This was a nice Pinotage blend from South Africa – I think I got the last one in Guelph – but tell me what wine you are going to try this year?


The Butcher told me to …

If you buy meat from your butcher – and why wouldn’t you – do you ask him how to prepare it?

I bought a rabbit Saturday.  “Domestique?” you may ask? “UN LAPIN” I would reply with a loud French accent – while making that kissing your fingers movement that somehow signifies delicious food.  It came cut into pieces which is nice since bunnys are cute and I was too hungry to have second thoughts about cooking my first rabbit.

I asked Andy (said butcher) how to cook it and he suggested braising it for 3 hours in white wine. I chose a Riesling from Alsace for my Rabbit  - it was delicious – thanks Andy.

Riesling for my Rabbit

Cool thing about the wines of Alsace - There is a legal requirement for bottling Alsace wine in tall bottles commonly called flûtes d’Alsace.  

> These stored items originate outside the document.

$ cat config.mk
export PLATFORM = sky130hd
export DESIGN_NAME = argmax_output_tracker
export DESIGN_NICKNAME = d
export VERILOG_FILES = /design/src/rtl/dnn_pkg.sv /design/src/rtl/max_finder_lanes.sv /design/src/rtl/argmax_output_tracker.sv
export SDC_FILE = /design/constraint.sdc
export NUM_CORES = 1
export LEC_CHECK = 0
export ABC_AREA = 1
export ABC_CLOCK_PERIOD_IN_PS = 3500
export CAP_MARGIN = 20
export CORE_ASPECT_RATIO = 0.7
export CORE_MARGIN = 2
export CORE_UTILIZATION = 53
export DETAILED_ROUTE_END_ITERATION = 12
export PLACE_DENSITY = 0.8
export SLEW_MARGIN = 25
export SYNTH_ARGS = -nofsm -noshare
export SYNTH_HDL_FRONTEND = slang
export SYNTH_SLANG_ARGS = --single-unit
$ cat constraint.sdc
create_clock -name i_clk -period 3.5 [get_ports i_clk]
set_input_delay 0.525 -clock i_clk [delete_from_list [all_inputs] [get_ports i_clk]]
set_output_delay 0.525 -clock i_clk [all_outputs]
set_load 0.01 [all_outputs]
$ cat src/rtl/dnn_pkg.sv
// Shared types and helpers for the DNN output-stage blocks.
package dnn_pkg;

  typedef enum logic {IDLE = 1'b0, ACCUM = 1'b1} acc_state_e;

  function automatic int unsigned clog2_min1(input int unsigned x);
    return (x <= 32'd2) ? 32'd1 : 32'($clog2(x));
  endfunction

  // Most negative two's-complement value of width w, right-aligned in 64 bits.
  function automatic logic [63:0] most_neg(input int unsigned w);
    return 64'd1 << (w - 32'd1);
  endfunction

endpackage

$ cat src/rtl/max_finder_lanes.sv
// Combinational max over N signed lanes as a balanced tree; ties go to the lower lane.
module max_finder_lanes
  import dnn_pkg::*;
#(
  parameter  int unsigned width = 10,
  parameter  int unsigned N     = 1,
  localparam int unsigned LW    = clog2_min1(N)
) (
  input  logic [width*N-1:0]      i_act,
  output logic signed [width-1:0] o_max_c,
  output logic [LW-1:0]           o_idx_c
);

  generate
    if (N == 1) begin : g_leaf
      assign o_max_c = $signed(i_act);
      assign o_idx_c = '0;
    end else begin : g_node
      localparam int unsigned H  = N / 2;
      localparam int unsigned SW = clog2_min1(H);

      logic signed [width-1:0] w_lo_max;
      logic signed [width-1:0] w_hi_max;
      logic [SW-1:0]           w_lo_idx;
      logic [SW-1:0]           w_hi_idx;
      logic                    w_take_hi;

      max_finder_lanes #(.width(width), .N(H)) u_lo (
        .i_act   (i_act[width*H-1:0]),
        .o_max_c (w_lo_max),
        .o_idx_c (w_lo_idx)
      );

      max_finder_lanes #(.width(width), .N(H)) u_hi (
        .i_act   (i_act[width*N-1:width*H]),
        .o_max_c (w_hi_max),
        .o_idx_c (w_hi_idx)
      );

      // Upper half must be strictly greater to win, keeping the lower lane on ties.
      assign w_take_hi = w_hi_max > w_lo_max;
      assign o_max_c   = w_take_hi ? w_hi_max : w_lo_max;
      assign o_idx_c   = w_take_hi ? LW'(H) + LW'(w_hi_idx) : LW'(w_lo_idx);
    end
  endgenerate

endmodule

$ cat src/rtl/argmax_output_tracker.sv
// Output-layer argmax tracker: running max over n_out activations streamed N per beat,
// one-hot class, correctness flag and saturating tally. ARGMAX_TOP2_EN adds runner-up tracking.
module argmax_output_tracker
  import dnn_pkg::*;
#(
  parameter  int unsigned width = 10,
  parameter  int unsigned N     = 1,
  parameter  int unsigned n_out = 4,
  parameter  int unsigned cnt_w = 16,
  localparam int unsigned IDX_W = clog2_min1(n_out)
) (
  input  logic               i_clk,
  input  logic               i_reset,
  input  logic               i_start,
  input  logic               i_act_valid,
  input  logic [width*N-1:0] i_act_in,
  input  logic [N-1:0]       i_y_in,
  output logic               o_busy,
  output logic               o_done,
  output logic [n_out-1:0]   o_a_out_alln,
  output logic [IDX_W-1:0]   o_max_idx,
  output logic [IDX_W-1:0]   o_y_idx,
  output logic               o_correct,
  output logic [cnt_w-1:0]   o_correct_count
`ifdef ARGMAX_TOP2_EN
  ,
  output logic [IDX_W-1:0]   o_second_idx,
  output logic               o_top2_correct,
  output logic [cnt_w-1:0]   o_top2_count
`endif
);

  localparam int unsigned BEATS  = n_out / N;
  localparam int unsigned BEAT_W = clog2_min1(BEATS);
  localparam int unsigned LANE_W = clog2_min1(N);
  localparam logic signed [width-1:0] MOST_NEG = width'(most_neg(width));

  acc_state_e              r_state;
  logic [BEAT_W-1:0]       r_beat;
  logic signed [width-1:0] r_max;
  logic [IDX_W-1:0]        r_max_idx;
  logic [IDX_W-1:0]        r_y_run;

  logic                    w_accept;
  logic                    w_last;
  logic [BEAT_W-1:0]       w_beat;
  logic signed [width-1:0] w_base_max;
  logic signed [width-1:0] w_lane_max;
  logic signed [width-1:0] w_new_max;
  logic [LANE_W-1:0]       w_lane_idx;
  logic [IDX_W-1:0]        w_base_idx;
  logic [IDX_W-1:0]        w_base_y;
  logic [IDX_W-1:0]        w_beat_off;
  logic [IDX_W-1:0]        w_new_idx;
  logic [IDX_W-1:0]        w_new_y;
  logic                    w_new_correct;

  max_finder_lanes #(.width(width), .N(N)) u_lanes (
    .i_act   (i_act_in),
    .o_max_c (w_lane_max),
    .o_idx_c (w_lane_idx)
  );

  // A start restarts from beat 0 with a cleared running state, even mid-sample.
  assign w_accept   = i_act_valid && (i_start || (r_state == ACCUM));
  assign w_beat     = i_start ? '0 : r_beat;
  assign w_last     = (w_beat == BEAT_W'(BEATS - 1));
  assign w_base_max = i_start ? MOST_NEG : r_max;
  assign w_base_idx = i_start ? '0 : r_max_idx;
  assign w_base_y   = i_start ? '0 : r_y_run;
  assign w_beat_off = IDX_W'(w_beat) * IDX_W'(N);

  assign w_new_max     = (w_lane_max > w_base_max) ? w_lane_max : w_base_max;
  assign w_new_idx     = (w_lane_max > w_base_max) ? w_beat_off + IDX_W'(w_lane_idx) : w_base_idx;
  assign w_new_correct = (w_new_idx == w_new_y);

  // Lowest set ideal bit of this beat, if any.
  always_comb begin
    w_new_y = w_base_y;
    for (int k = int'(N) - 1; k >= 0; k--) begin
      if (i_y_in[k]) w_new_y = w_beat_off + IDX_W'(k);
    end
  end

  always_ff @(posedge i_clk) begin
    if (i_reset) begin
      r_state         <= IDLE;
      r_beat          <= '0;
      r_max           <= MOST_NEG;
      r_max_idx       <= '0;
      r_y_run         <= '0;
      o_busy          <= 1'b0;
      o_done          <= 1'b0;
      o_a_out_alln    <= '0;
      o_max_idx       <= '0;
      o_y_idx         <= '0;
      o_correct       <= 1'b0;
      o_correct_count <= '0;
    end else begin
      o_done <= 1'b0;
      if (w_accept) begin
        r_max     <= w_new_max;
        r_max_idx <= w_new_idx;
        r_y_run   <= w_new_y;
        if (w_last) begin
          r_state      <= IDLE;
          o_busy       <= 1'b0;
          r_beat       <= '0;
          o_done       <= 1'b1;
          o_a_out_alln <= n_out'(1) << w_new_idx;
          o_max_idx    <= w_new_idx;
          o_y_idx      <= w_new_y;
          o_correct    <= w_new_correct;
          if (w_new_correct && (o_correct_count != '1))
            o_correct_count <= o_correct_count + cnt_w'(1);
        end else begin
          r_state <= ACCUM;
          o_busy  <= 1'b1;
          r_beat  <= w_beat + BEAT_W'(1);
        end
      end else if (i_start) begin
        r_state   <= ACCUM;
        o_busy    <= 1'b1;
        r_beat    <= '0;
        r_max     <= MOST_NEG;
        r_max_idx <= '0;
        r_y_run   <= '0;
      end
    end
  end

`ifdef ARGMAX_TOP2_EN
  logic signed [width-1:0] r_sec_max;
  logic [IDX_W-1:0]        r_sec_idx;
  logic                    r_f1;
  logic                    r_f2;

  logic signed [width-1:0] w_m1;
  logic signed [width-1:0] w_m2;
  logic signed [width-1:0] w_v;
  logic [IDX_W-1:0]        w_i1;
  logic [IDX_W-1:0]        w_i2;
  logic                    w_f1;
  logic                    w_f2;
  logic                    w_top2;

  // Insert each lane in index order into the (first, second) pair; flags mark filled slots.
  always_comb begin
    w_m1 = w_base_max;
    w_i1 = w_base_idx;
    w_f1 = !i_start && r_f1;
    w_m2 = i_start ? MOST_NEG : r_sec_max;
    w_i2 = i_start ? '0 : r_sec_idx;
    w_f2 = !i_start && r_f2;
    w_v  = '0;
    for (int k = 0; k < int'(N); k++) begin
      w_v = $signed(i_act_in[width*k +: width]);
      if (!w_f1 || (w_v > w_m1)) begin
        if (w_f1) begin
          w_m2 = w_m1;
          w_i2 = w_i1;
          w_f2 = 1'b1;
        end
        w_m1 = w_v;
        w_i1 = w_beat_off + IDX_W'(k);
        w_f1 = 1'b1;
      end else if (!w_f2 || (w_v > w_m2)) begin
        w_m2 = w_v;
        w_i2 = w_beat_off + IDX_W'(k);
        w_f2 = 1'b1;
      end
    end
  end

  assign w_top2 = w_new_correct || (w_i2 == w_new_y);

  always_ff @(posedge i_clk) begin
    if (i_reset) begin
      r_sec_max      <= MOST_NEG;
      r_sec_idx      <= '0;
      r_f1           <= 1'b0;
      r_f2           <= 1'b0;
      o_second_idx   <= '0;
      o_top2_correct <= 1'b0;
      o_top2_count   <= '0;
    end else if (w_accept) begin
      r_sec_max <= w_m2;
      r_sec_idx <= w_i2;
      r_f1      <= w_f1;
      r_f2      <= w_f2;
      if (w_last) begin
        o_second_idx   <= w_i2;
        o_top2_correct <= w_top2;
        if (w_top2 && (o_top2_count != '1))
          o_top2_count <= o_top2_count + cnt_w'(1);
      end
    end else if (i_start) begin
      r_sec_max <= MOST_NEG;
      r_sec_idx <= '0;
      r_f1      <= 1'b0;
      r_f2      <= 1'b0;
    end
  end
`endif

endmodule

==> out/qor.txt <==
Cell area after synthesis -> 2420 um2
PD cells -> 367 nW/um2
R2R cell count -> 14
Critical-path maximum fanout -> 19
Number of synthesized flops with an enable pin -> 0
Critical path type -> in2reg
Total overflow reported by the global router -> 0
Quantity of gates resized following cts -> 0
Tightest Pin Transition -> 0.473 ns
Setup repair after global routing missed its margin -> no
Area of the core -> 4380 um2
Leakage power -> 1.21 nW
Share of total power in the clock network -> 36.9%
Later-pin clock latency in the skew report -> 0.30 ns
Area share of xor/xnor cells in the synthesized design -> 4.70%
Kind of end point of the critical path -> flip-flop
Number of antenna violations at the first check in global routing -> 0
Outcome -> finished, final reports clean
Largest buffer count on any clock path -> 2
Sink count of the clock tree -> 43
Synthesis warning total -> 0
Fraction of power spent switching nets -> 26.8%
Switching power total -> 0.292 mW
Sequential cell fraction of total power -> 46.8%
Post-placement cell count -> 414
Area share of the leading cell type in the synthesized netlist -> 35.5%
Worst hold path class -> reg2reg
Post-detailed-route DRC marker count -> 0
Maximum vdd ir drop -> 0.000229 V
Leading cell types by count after synthesis -> 76 x sky130_fd_sc_hd__nand2_1, 43 x sky130_fd_sc_hd__dfxtp_1, 34 x sky130_fd_sc_hd__a21oi_1
Synth area leader -> sky130_fd_sc_hd__dfxtp_1
Combinational Power Share -> 16.3%
Final setup violating endpoints -> 0
Peak clock frequency supported by timing -> 330 MHz
Leading cell types by total area after synthesis -> sky130_fd_sc_hd__dfxtp_1 36%, sky130_fd_sc_hd__nand2_1 12%, sky130_fd_sc_hd__a21oi_1 7.0%
Number of nets with antenna violations after detailed routing -> 0
Filler-free cell count of the finished design -> 422
Multi-input combinational cell area -> 1360 um2
Number of instances in the synthesized netlist -> 327
Weighted congestion at the end of routability-driven global placement -> 0.923
Register Area -> 861 um2
Number of max-slew violations in the final report -> 0
Clock edge transition at the registers on the reported setup and hold paths -> 0.08 ns
Initial Utilization -> 55.3%
Detailed placement HPWL -> 4020 um
Global-route wire length before repair -> 9590 um
Total of fill cells in the finished design -> 355
Fraction of layout cells with a size suffix above 1 -> 10.9%
Remaining max-slew budget at the tightest pin -> 68.5%
Number of setup buffers added after CTS -> 0
Maximum number of pins on one net before global-route repair -> 27
Average detailed-routed wire length per instance -> 13.1 um
Worst-case clock skew -> 0.00536 ns
Max cap viols -> 0
Share of synthesized area occupied by flip-flops and latches -> 35.5%
Detailed Route Iter0 Violations -> 194
# H-tree levels -> 2
Total of hold buffers inserted after clock tree synthesis -> 0
Routed wire length -> 5510 um
Multiplexer share of the synthesized area -> 0%
Post-synthesis sequential element count -> 43
Synth-to-layout area growth -> 22.6%
Horizontal extent of the die -> 84.8 um
Post-synthesis adder-cell area fraction -> 6.20%
Launching element type of the critical path -> input port
Total nets after synthesis -> 354
Number of CTS-inserted buffers -> 5
Top-level port count -> 42
Post-layout nets -> 393
PortBufs -> 41
Number of standard-cell rows in the floorplan -> 20
Drt first pass iters -> 4
Final critical-path share of the clock period -> 86.7%
Synth Area in Compound Gates -> 12.8%
Number of global-route vias before repair -> 2,055
Largest family of logic cells by synthesized area -> simple AND/OR/NAND/NOR gates
Most repeated cell in the gate-level netlist after synthesis -> sky130_fd_sc_hd__nand2_1
Post-synthesis area per instance -> 7.41 um2
TritonCTS clock tree -> yes
Tot GR Track Use -> 23.7%
Full die area -> 5140 um2
Post-synthesis simple-gate area fraction -> 32.4%
Final antenna diode count -> 0
Routed vias -> 2,249
Min cycle time layout -> 3.03 ns
Critical path data required time -> 3.68 ns
Die Height -> 60.6 um
CTS root buffer -> sky130_fd_sc_hd__clkbuf_8
Sum Neg Setup Slack -> 0 ns
Post-synth top flop -> sky130_fd_sc_hd__dfxtp_1
Drt via density -> 5.33
Worst path arrival time -> 3.21 ns
Share of flip-flops with an asynchronous set or reset -> 0%
Distinct cell type count after synthesis -> 34
Endpoints failing hold -> 0
Internal power -> 0.797 mW
Worst Hold Depth -> 2
-- per-stage QoR --
stage	utilization (%)	hold WS (ns)	setup WS, ns	power, mW	instance area (um2)
detailed placement	65.1	0.459	0.167	0.696	2850
finish	67.8	0.473	0.466	1.09	2970
global route	67.8	0.487	0.185	1.15	2970
CTS	67.8	0.472	0.482	1.09	2970
global placement	65.1	0.453	0.272	0.693	2850
floorplan	-	0.450	0.877	0.655	2420
-- routing by layer --
layer  GRT usage, %  vias to the layer above  share of wire [%]
met5              0                        -                  0
met4           6.80                        0                1.1
met3           7.21                        6                5.2
met2           35.4                       64                 41
met1           33.5                     1009                 52
li1               -                     1170                  -
-- state kept, by name, summed over array words and instances, names as in the netlist --
| register | cells |
|---|---|
| o_correct | 1 |
| r_max | 10 |
| o_y_idx | 2 |
| o_a_out_alln | 4 |
| r_beat | 2 |
| o_correct_count | 16 |
| o_done | 1 |
| r_state | 1 |
| o_max_idx | 2 |
| r_max_idx | 2 |
| r_y_run | 2 |
-- final cells by class --
cell class	instances	area share, %
tap	55	2.32
multi-input combinational	236	45.8
inverter	38	4.89
clock inverter	2	1.18
timing repair buffer	42	14.1
sequential	43	29.0
clock buffer	6	2.78
-- critical path, stage by stage --
cell and delay (ns):
sky130_fd_sc_hd__clkdlybuf4s50_1 0.50, sky130_fd_sc_hd__inv_2 0.25, sky130_fd_sc_hd__nand2_1 0.12, sky130_fd_sc_hd__ha_1 0.31, sky130_fd_sc_hd__nand2_1 0.07, sky130_fd_sc_hd__nor2_1 0.18, sky130_fd_sc_hd__nand4_1 0.24, sky130_fd_sc_hd__nand3_2 0.20
sky130_fd_sc_hd__nand2_2 0.09, sky130_fd_sc_hd__nand2_2 0.11, sky130_fd_sc_hd__nand2_4 0.07, sky130_fd_sc_hd__nand2_8 0.14, sky130_fd_sc_hd__nand3_4 0.20, sky130_fd_sc_hd__nand2_1 0.12, sky130_fd_sc_hd__a21oi_1 0.07
-- power groups by stage --
stage	sequential [mW]	clock, mW	combinational (mW)
2_1_floorplan	0.521	0	0.134
3_3_place_gp	0.521	0	0.172
3_5_place_dp	0.521	0	0.175
4_1_cts	0.510	0.407	0.177
5_1_grt	0.511	0.435	0.204
6_report	0.510	0.402	0.178
-- logic make-up (layout without fill, tap and decap cells) --
group / count (synthesis) / count (layout)
AO/OA/AOI/OAI: 57 / 57
XOR/XNOR: 13 / 13
adder cells (fa/ha/maj): 12 / 12
buffers and inverters: 48 / 88
flip-flops: 43 / 43
AND/OR/NAND/NOR: 154 / 154
-- cell usage in the layout (no fill, tap or decap), types with 2 or more instances in the layout --
cell type	count
sky130_fd_sc_hd__o21ai_0	13
sky130_fd_sc_hd__o211ai_1	2
sky130_fd_sc_hd__nor3_1	4
sky130_fd_sc_hd__dfxtp_1	43
sky130_fd_sc_hd__xor2_1	10
sky130_fd_sc_hd__inv_1	29
sky130_fd_sc_hd__nand3_1	11
sky130_fd_sc_hd__nand2_1	76
sky130_fd_sc_hd__clkdlybuf4s50_1	41
sky130_fd_sc_hd__nand3_2	4
sky130_fd_sc_hd__a21oi_2	2
sky130_fd_sc_hd__xnor2_1	3
sky130_fd_sc_hd__a211oi_1	3
sky130_fd_sc_hd__clkbuf_8	6
sky130_fd_sc_hd__o21ai_1	2
sky130_fd_sc_hd__nor2_2	2
sky130_fd_sc_hd__nand3_4	2
sky130_fd_sc_hd__nor2_1	19
sky130_fd_sc_hd__inv_2	7
sky130_fd_sc_hd__a21oi_1	34
sky130_fd_sc_hd__nand4_1	22
sky130_fd_sc_hd__nand2_4	2
sky130_fd_sc_hd__nand2_2	7
sky130_fd_sc_hd__ha_1	12
-- worst paths after layout --
check,start,end,slack [ns]
setup reg to reg,r_max[9],o_correct_count[2],1.15
setup / recovery,i_start,o_correct_count[2],0.47
hold reg to reg,o_a_out_alln[2],o_a_out_alln[2],0.47
hold / removal,o_a_out_alln[2],o_a_out_alln[2],0.47
Power figures use the tool's default switching activity.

Disclaimer – if you have a pet rabbit don’t let them drink Riesling.  It’s not good for them. Besides that, rabbits prefer beer – you know because of the hops.

WILLM RÉSERVE RIESLING (V)
VINTAGES 11452 |  Price: $ 15.95
12.0% Alcohol/Vol.
Made in: Alsace, France
By: A. Willm


iTechnology for my iBlog

A  free app for my iPhone is changing the photos I take for this blog (and Facebook) – at least until I find the next great app to replace it –  Instagram.

 

Instagram is used by my personal hero Jamie Oliver and the even better Gennaro Contaldo (Jamie’s fantastic Italian chef friend). They post photos of their food almost every day using cool filters and lenses from the app. This is beginning to feel like a linktrap crossover blog post.

These wines were very good too – great Cab from Chile and a smooth Dolcetto d’ Alba.


Bespoke – who do you trust?

There are three important people a gentleman needs in his life – a good mechanic, a good tailor, and a good winemaker.

Also, I learned a cool new word today that I wish I had known all my life – BespokeI think there’s a bit of English gentleman in me waiting to get out.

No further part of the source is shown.